Visiting the most important invention of the 20th Century

When I travel, I like to visit some of the most historically significant sights. In Mainz, this meant visiting the museum for the man credited with ending the Middle Ages and who often appears as the most important inventor of the 20th century: Johannes Gutenberg. If you aren’t familiar with his invention, you are reading one of the later updates to his original creation right now. Gutenberg was the first to develop a printing press, capable of reproducing books without the meticulous hand-written process of the time.

For the first time, knowledge could be democratized and was no longer for only the elite. Texts could be printed by the hundreds or thousands, spreading information and messages wider than ever before. Gutenberg’s invention was first to change the church, most notably by Martin Luther who used it to challenge the authority of church leaders. Popes used the invention to print scripts promising the cleansing of sins in exchange for money. In other words, popes sold a ticket to a better afterlife by the thousands to finance the building of massive cathedrals and enhancing the church’s wealth.
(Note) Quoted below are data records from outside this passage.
**config.mk**
```make
export PLATFORM = sky130hd
export DESIGN_NAME = rv_icache_flat
export DESIGN_NICKNAME = d
export VERILOG_FILES = /design/src/rtl/rv_icache_pkg.sv /design/src/rtl/rv_icache_if.sv /design/src/rtl/rv_icache_mem.sv /design/src/rtl/rv_icache.sv /design/src/flat_wrapper.sv
export SDC_FILE = /design/constraint.sdc
export NUM_CORES = 2
export LEC_CHECK = 0
export ABC_AREA = 1
export BUFFER_PORTS_ARGS = -buffer_cell sky130_fd_sc_hd__buf_2
export CAP_MARGIN = 20
export CORE_ASPECT_RATIO = 0.5
export CORE_MARGIN = 2
export CORE_UTILIZATION = 30
export DETAILED_ROUTE_END_ITERATION = 16
export RECOVER_POWER = 50
export SLEW_MARGIN = 5
export SYNTH_ARGS = -nofsm -noshare
export SYNTH_HDL_FRONTEND = slang
export SYNTH_HIERARCHICAL = 1
export SYNTH_SLANG_ARGS = --single-unit
```
**constraint.sdc**
```tcl
create_clock -name clk_i -period 6.6 [get_ports clk_i]
set_input_delay 1.32 -clock clk_i [delete_from_list [all_inputs] [get_ports clk_i]]
set_output_delay 1.32 -clock clk_i [all_outputs]
set_load 0.05 [all_outputs]
```
**src/rtl/rv_icache_pkg.sv**
```systemverilog
// rtl/rv_icache_pkg.sv - shared types and constants for the rv_icache instruction cache
// Optional feature macro: RV_ICACHE_PREFETCH_EN (adds the PREFETCH state).
package rv_icache_pkg;

    localparam int XLEN                 = 32;
    localparam int ICACHE_LINES_DEFAULT = 64;

    typedef enum logic [2:0] {
        IDLE     = 3'd0,
        LOOKUP   = 3'd1,
        REFILL   = 3'd2,
        RESP     = 3'd3
`ifdef RV_ICACHE_PREFETCH_EN
        ,
        PREFETCH = 3'd4
`endif
    } icache_state_t;

endpackage

```
**src/rtl/rv_icache_if.sv**
```systemverilog
// rtl/rv_icache_if.sv - req/rvalid fetch bus shared by the core side and the flash side
// Signals: req (held until rvalid), addr (stable with req), rvalid (one-cycle pulse), rdata.
// master drives req/addr, slave drives rvalid/rdata.
interface rv_icache_if #(
    parameter int XLEN = 32
);
    logic            req;
    logic [XLEN-1:0] addr;
    logic            rvalid;
    logic [XLEN-1:0] rdata;

    modport master (output req, output addr, input rvalid, input rdata);
    modport slave  (input req, input addr, output rvalid, output rdata);
endinterface

```
**src/rtl/rv_icache_mem.sv**
```systemverilog
// rtl/rv_icache_mem.sv - valid/tag/data storage for rv_icache, synchronous read, one write port
// Ports: clk_i, arst_i (async, active-high), flush_i (clear all valid bits),
//        rd_idx_i -> rd_valid_o/rd_tag_o/rd_data_o (registered, one cycle later),
//        wr_en_i/wr_idx_i/wr_tag_i/wr_data_i (line write, sets valid).
module rv_icache_mem
    import rv_icache_pkg::*;
#(
    parameter int LINES = ICACHE_LINES_DEFAULT,
    parameter int IDX   = $clog2(LINES),
    parameter int TAG   = XLEN - 2 - IDX
) (
    input  logic            clk_i,
    input  logic            arst_i,
    input  logic            flush_i,
    input  logic [IDX-1:0]  rd_idx_i,
    output logic            rd_valid_o,
    output logic [TAG-1:0]  rd_tag_o,
    output logic [XLEN-1:0] rd_data_o,
    input  logic            wr_en_i,
    input  logic [IDX-1:0]  wr_idx_i,
    input  logic [TAG-1:0]  wr_tag_i,
    input  logic [XLEN-1:0] wr_data_i
);

    logic [LINES-1:0] valid_q;
    logic             rd_valid_q;
    logic [TAG-1:0]   rd_tag_q;
    logic [XLEN-1:0]  rd_data_q;
    logic [TAG-1:0]   tag_mem  [LINES];
    logic [XLEN-1:0]  data_mem [LINES];

    // Flush wins over a same-cycle write so a flushed refill never leaves a valid line.
    always_ff @(posedge clk_i or posedge arst_i) begin
        if (arst_i) begin
            valid_q    <= '0;
            rd_valid_q <= 1'b0;
        end else begin
            rd_valid_q <= valid_q[rd_idx_i];
            if (flush_i) begin
                valid_q <= '0;
            end else if (wr_en_i) begin
                valid_q[wr_idx_i] <= 1'b1;
            end
        end
    end

    // Tag/data contents are qualified by the valid bits, so they need no reset.
    always_ff @(posedge clk_i) begin
        if (wr_en_i) begin
            tag_mem[wr_idx_i]  <= wr_tag_i;
            data_mem[wr_idx_i] <= wr_data_i;
        end
        rd_tag_q  <= tag_mem[rd_idx_i];
        rd_data_q <= data_mem[rd_idx_i];
    end

    assign rd_valid_o = rd_valid_q;
    assign rd_tag_o   = rd_tag_q;
    assign rd_data_o  = rd_data_q;

endmodule

```
**src/rtl/rv_icache.sv**
```systemverilog
// rtl/rv_icache.sv - direct-mapped read-only instruction cache, one 32-bit word per line
// Ports: clk_i, arst_i (async, active-high), flush_i (invalidate all, fence.i),
//        core_if (slave: instruction fetch from the core), mem_if (master: refill from flash).
// Macro RV_ICACHE_PREFETCH_EN: after a demand miss, also fetch and fill the next word.
module rv_icache
    import rv_icache_pkg::*;
#(
    parameter int LINES = ICACHE_LINES_DEFAULT
) (
    input  logic       clk_i,
    input  logic       arst_i,
    input  logic       flush_i,
    rv_icache_if.slave  core_if,
    rv_icache_if.master mem_if
);

    localparam int IDX = $clog2(LINES);
    localparam int TAG = XLEN - 2 - IDX;

    icache_state_t    state_q;
    logic [XLEN-3:0]  wa_q;          // latched word address of the current line
    logic             force_miss_q;  // flush arrived together with the accepted request
    logic             no_write_q;    // flush seen while a refill is outstanding
    logic             rvalid_q;
    logic [XLEN-1:0]  rdata_q;
    logic             mem_req_q;
    logic [XLEN-1:0]  mem_addr_q;
`ifdef RV_ICACHE_PREFETCH_EN
    logic             miss_q;
    logic [XLEN-3:0]  wa_next;
`endif

    logic             rd_valid;
    logic [TAG-1:0]   rd_tag;
    logic [XLEN-1:0]  rd_data;
    logic             hit;
    logic             refill_beat;
    logic             wr_en;
    logic             unused_addr_bits;

    assign unused_addr_bits = ^core_if.addr[1:0];

    assign hit = rd_valid && (rd_tag == wa_q[XLEN-3:IDX]) && !force_miss_q && !flush_i;

`ifdef RV_ICACHE_PREFETCH_EN
    assign wa_next     = wa_q + {{(XLEN-3){1'b0}}, 1'b1};
    assign refill_beat = mem_if.rvalid && ((state_q == REFILL) || (state_q == PREFETCH));
`else
    assign refill_beat = mem_if.rvalid && (state_q == REFILL);
`endif
    assign wr_en = refill_beat && !no_write_q && !flush_i;

    // Tag/data are read every cycle at the core's index; the value captured on the
    // accepting edge is what LOOKUP compares against.
    rv_icache_mem #(
        .LINES(LINES)
    ) u_mem (
        .clk_i      (clk_i),
        .arst_i     (arst_i),
        .flush_i    (flush_i),
        .rd_idx_i   (core_if.addr[IDX+1:2]),
        .rd_valid_o (rd_valid),
        .rd_tag_o   (rd_tag),
        .rd_data_o  (rd_data),
        .wr_en_i    (wr_en),
        .wr_idx_i   (wa_q[IDX-1:0]),
        .wr_tag_i   (wa_q[XLEN-3:IDX]),
        .wr_data_i  (mem_if.rdata)
    );

    always_ff @(posedge clk_i or posedge arst_i) begin
        if (arst_i) begin
            state_q      <= IDLE;
            wa_q         <= '0;
            force_miss_q <= 1'b0;
            no_write_q   <= 1'b0;
            rvalid_q     <= 1'b0;
            rdata_q      <= '0;
            mem_req_q    <= 1'b0;
            mem_addr_q   <= '0;
`ifdef RV_ICACHE_PREFETCH_EN
            miss_q       <= 1'b0;
`endif
        end else begin
            rvalid_q <= 1'b0;
            case (state_q)
                IDLE: begin
                    if (core_if.req) begin
                        wa_q         <= core_if.addr[XLEN-1:2];
                        force_miss_q <= flush_i;
                        state_q      <= LOOKUP;
                    end
                end
                LOOKUP: begin
                    if (hit) begin
                        rvalid_q <= 1'b1;
                        rdata_q  <= rd_data;
                        state_q  <= RESP;
`ifdef RV_ICACHE_PREFETCH_EN
                        miss_q   <= 1'b0;
`endif
                    end else begin
                        // A flush on this edge has already cleared the array; the refill
                        // that follows may still fill the line.
                        mem_req_q  <= 1'b1;
                        mem_addr_q <= {wa_q, 2'b00};
                        no_write_q <= 1'b0;
                        state_q    <= REFILL;
`ifdef RV_ICACHE_PREFETCH_EN
                        miss_q     <= 1'b1;
`endif
                    end
                end
                REFILL: begin
                    if (flush_i) begin
                        no_write_q <= 1'b1;
                    end
                    if (mem_if.rvalid) begin
                        mem_req_q <= 1'b0;
                        rdata_q   <= mem_if.rdata;
                        rvalid_q  <= 1'b1;
                        state_q   <= RESP;
                    end
                end
                RESP: begin
`ifdef RV_ICACHE_PREFETCH_EN
                    // mem_req was low during RESP, so the flash sees a fresh request.
                    if (miss_q) begin
                        wa_q       <= wa_next;
                        mem_addr_q <= {wa_next, 2'b00};
                        mem_req_q  <= 1'b1;
                        no_write_q <= 1'b0;
                        state_q    <= PREFETCH;
                    end else begin
                        state_q <= IDLE;
                    end
`else
                    state_q <= IDLE;
`endif
                end
`ifdef RV_ICACHE_PREFETCH_EN
                PREFETCH: begin
                    if (flush_i) begin
                        no_write_q <= 1'b1;
                    end
                    if (mem_if.rvalid) begin
                        mem_req_q <= 1'b0;
                        state_q   <= IDLE;
                    end
                end
`endif
                default: state_q <= IDLE;
            endcase
        end
    end

    assign core_if.rvalid = rvalid_q;
    assign core_if.rdata  = rdata_q;
    assign mem_if.req     = mem_req_q;
    assign mem_if.addr    = mem_addr_q;

endmodule

```
**src/flat_wrapper.sv**
```systemverilog
// flat-port wrapper written by rule: the top's interface ports become plain ports
module rv_icache_flat import rv_icache_pkg::*;
#(
    parameter int LINES = ICACHE_LINES_DEFAULT
)
  (clk_i, arst_i, flush_i, core_if_req, core_if_addr, core_if_rvalid, core_if_rdata, mem_if_req, mem_if_addr, mem_if_rvalid, mem_if_rdata);
  rv_icache_if #(.XLEN(32)) core_if_i ();
  rv_icache_if #(.XLEN(32)) mem_if_i ();
  input  logic clk_i;
  input  logic arst_i;
  input  logic flush_i;
  input wire logic [$bits(core_if_i.req)-1:0] core_if_req;
  input wire logic [$bits(core_if_i.addr)-1:0] core_if_addr;
  output wire logic [$bits(core_if_i.rvalid)-1:0] core_if_rvalid;
  output wire logic [$bits(core_if_i.rdata)-1:0] core_if_rdata;
  output wire logic [$bits(mem_if_i.req)-1:0] mem_if_req;
  output wire logic [$bits(mem_if_i.addr)-1:0] mem_if_addr;
  input wire logic [$bits(mem_if_i.rvalid)-1:0] mem_if_rvalid;
  input wire logic [$bits(mem_if_i.rdata)-1:0] mem_if_rdata;
  assign core_if_i.req = core_if_req;
  assign core_if_i.addr = core_if_addr;
  assign core_if_rvalid = core_if_i.rvalid;
  assign core_if_rdata = core_if_i.rdata;
  assign mem_if_req = mem_if_i.req;
  assign mem_if_addr = mem_if_i.addr;
  assign mem_if_i.rvalid = mem_if_rvalid;
  assign mem_if_i.rdata = mem_if_rdata;
  rv_icache #(.LINES(LINES)) u_core (.clk_i(clk_i), .arst_i(arst_i), .flush_i(flush_i), .core_if(core_if_i), .mem_if(mem_if_i));
endmodule
```
==> metrics <==
largest area contributor in the netlist edfxtp_1; synthesized cell area 153000 um2; CP Capture Type register; crit path max-delay cell type ha_1; Clock Path Buffers 4; Ys Warns 6; Via density 5.18; Core Region 507000 um2; Total Wirelength 480 mm; drt drc 0; Net Sw Power 15.0 mW; Req. time, crit path 7080 ps; Commonest cells post-synth nand2_1 (4280), edfxtp_1 (3584), nand3_1 (3408); global-route wire length before repair 682 mm; Die Width 1.01 mm; IO Pins 135; 1st-iter DRT viols 14400; # rows 185; wl on met1 191 mm; crit path setup slack, layout 1470 ps; clock latency on the worst-skew pair 930 ps; Post CTS Setup Buffer Count 0; Clock Sinks 3803; total chip power 57.1 mW; Pleak 60.6 nW; Pre-antenna DRT Iters 8; Worst-path clk slew 70 ps; met3 wire len 46.4 mm; Peak Freq 195 MHz; Comb power frac 11.5%; number of synthesized register bits 3803; GRT Total Usage 17.9%; Final #Nets 12800; cts hold-fix bufs 0; via count 103000; Post-synth ARST share 4.29%; final hold violations 0; per-cell routed wire length 24.1 um; top sig layer met4; crit path DAT 5620 ps; root buffer cell clkbuf_16; post-layout min period 5130 ps; Die H 508 um; crit-path max FO 39; post-CTS sizing 0; Worst-Margin Slew 3920 ps; largest net degree at the start of global routing 196; pre-CTS setup slack 2090 ps; post-layout util 34.2%; clock skew 86.6 ps; Clock Power Share 38.1%; Fillers 49500; Crit Path Class reg2reg; RSZ-0062 raised after global routing no; max-cap violations 62; count leader, synth nand2_1; htree depth 5; TritonCTS clock tree yes; Pint 42.0 mW; type of origin of the critical path register; worst relative slew slack -161%; Starting Density 30.1%; post-detail-place hpwl 237 mm; total negative setup slack 0 ps; share of layout cells above drive strength 1 7.71%; GRT overflow 0; Post-Synthesis Cells 12800; CTS Buf Count 377; Synth cell types 31; hold crit path type reg2reg; outcome complete, but fails checks; per-instance average area after synthesis 11.9 um2; IO buf count 130; crit-path most repeated cell inv_1; Switching Share 26.3%; Die ar. 515000 um2; post-synth top area share 70.5%; area grow syn2layout 13.6%; initial antenna violation count 13; max-slew violations 3734; GPL Wtd Cong 0.816; Post-synth EDFFs 3584; vias in the first global route 95700; Synth Flop Type edfxtp_1; Final setup viols 0; VDD IR max 250 uV; Final period util 77.8%; antenna viol nets, final 0; critical path cell sequence inv_1 > ha_1 > nand2_1 > nor3_1 > inv_1 > nor3_1 > inv_1 > nor2_4 > buf_12; register area share after synthesis 73.9%; Area contributors post-synth edfxtp_1 (71%), nand3_1 (11%), nand2_1 (11%); met2 routed WL 220 mm; PD cells 329 nW/um2; sequential power share 50.3%; violated checks capacitance limit, slew limit; CP peak stage delay 1210 ps
==> worst max-delay path: cells and delay by family, from the launching register on <==
kind	cells	cell delay (ps)
adder cells (fa/ha/maj)	1	1210
AND/OR/NAND/NOR	4	1780
buffers and inverters	4	1190
flip-flops	1	420
==> kinds of logic after synthesis <==
| family | share of synthesized area (%) |
|---|---|
| and+or+nand+nor | 22.5 |
| DFF | 73.9 |
| buffers and inverters | 3.29 |
| AOI/OAI and AO/OA | 0.184 |
| xor gates and xnor gates | 0.0287 |
| adders and majority gates | 0.0328 |
| muxes | 0.0295 |
| other | 0.00246 |
==> state kept, by name, indices dropped and copies added (netlist names) <==
signal / count
u_core/mem_if.addr: 30
u_core/core_if.rdata: 32
u_core/no_write_q: 1
u_core/u_mem/rd_tag_o: 24
u_core/u_mem/tag_mem: 1536
u_core/u_mem/valid_q: 64
u_core/state_q: 2
u_core/core_if.rvalid: 1
u_core/u_mem/rd_valid_o: 1
u_core/u_mem/rd_data_o: 32
u_core/force_miss_q: 1
u_core/u_mem/data_mem: 2048
u_core/wa_q: 30
u_core/mem_if.req: 1
==> worst paths after layout <==
check | from | to | slack (ps) | cells after the start
worst max-delay path | u_core/state_q[0] | u_core/u_mem/data_mem[34][14] | 1470 | 9
worst min-delay path | u_core/no_write_q | u_core/no_write_q | 480 | 2
worst max register to register | u_core/state_q[0] | u_core/u_mem/data_mem[34][14] | 1470 | 9
worst min register to register | u_core/no_write_q | u_core/no_write_q | 480 | 2
max in group asynchronous | arst_i | u_core/wa_q[25] | 1890 | 3
min in group asynchronous | arst_i | u_core/mem_if.addr[10] | 980 | 2
==> per-layer routing <==
layer / vias up / track usage (%)
met1: 51400 / 24.3
met5: - / 0
met4: 0 / 7.60
met2: 5564 / 28.6
met3: 1052 / 2.80
li1: 45000 / -
==> through the flow <==
step | area [um2] | cells | hold WS (ps)
final | 173000 | 19900 | 475
after global routing | 173000 | 19900 | 495
after global placement | 161000 | 19200 | 459
after detailed placement | 161000 | 19200 | 457
after floorplan | 153000 | 12800 | 443
after CTS | 173000 | 19900 | 474
==> cell type report <==
type | instances | area (um2) | area share, %
Antenna cell | 11 | 27.5 | 0.0159
Clock buffer | 460 | 10000 | 5.78
Clock inverter | 226 | 2390 | 1.38
Inverter | 101 | 462 | 0.266
Multi-Input combinational cell | 8038 | 35200 | 20.3
Sequential cell | 3803 | 113000 | 65.1
Tap cell | 6825 | 8540 | 4.93
Timing Repair Buffer | 432 | 3860 | 2.23
==> power by group through the flow <==
stage / combinational, mW / sequential [mW] / clock, mW
CTS: 6.49 / 28.6 / 22.0
global route: 7.01 / 28.8 / 22.9
detailed placement: 6.47 / 29.1 / 0
global placement: 6.36 / 29.1 / 0
finish: 6.58 / 28.7 / 21.8
floorplan: 2.59 / 30.2 / 0
==> cell usage in the layout (no fill, tap or decap), types with 29 or more instances in the layout <==
cell / netlist / routed
buf_12: 4 / 90
buf_2: 422 / 85
buf_4: 99 / 154
bufinv_16: 0 / 43
clkbuf_1: 156 / 159
clkbuf_16: 0 / 383
clkinv_1: 2 / 71
clkinv_2: 0 / 69
dfrtp_1: 163 / 158
dfxtp_1: 56 / 56
edfxtp_1: 3584 / 3584
inv_1: 80 / 72
nand2_1: 4280 / 4280
nand3_1: 3408 / 3408
nor2_1: 235 / 181
nor2_4: 0 / 54
o21ai_0: 29 / 29
Note: power is estimated with default switching activity, not from simulation.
As we all know, information doesn’t need to be accurate to spread through print. It is therefore most ironic that the only known image of Gutenberg is an inaccurate sketch made by a French artist that depicts Gutenberg with a long beard. He never would have had such a beard given his class in society. I couldn’t help but purchase postcards from the Gutenberg Museum that contain this inaccurate depiction of Gutenberg. These will soon be framed in my office.

I also found it peculiar that the Gutenberg Museum, one of the most important in the history of our history, was the least busy and least expensive of the museums I visited on this trip. At five euros for entry and an exquisite display of early printing, along with two complete Gutenberg bibles, this was by far the best deal of the trip.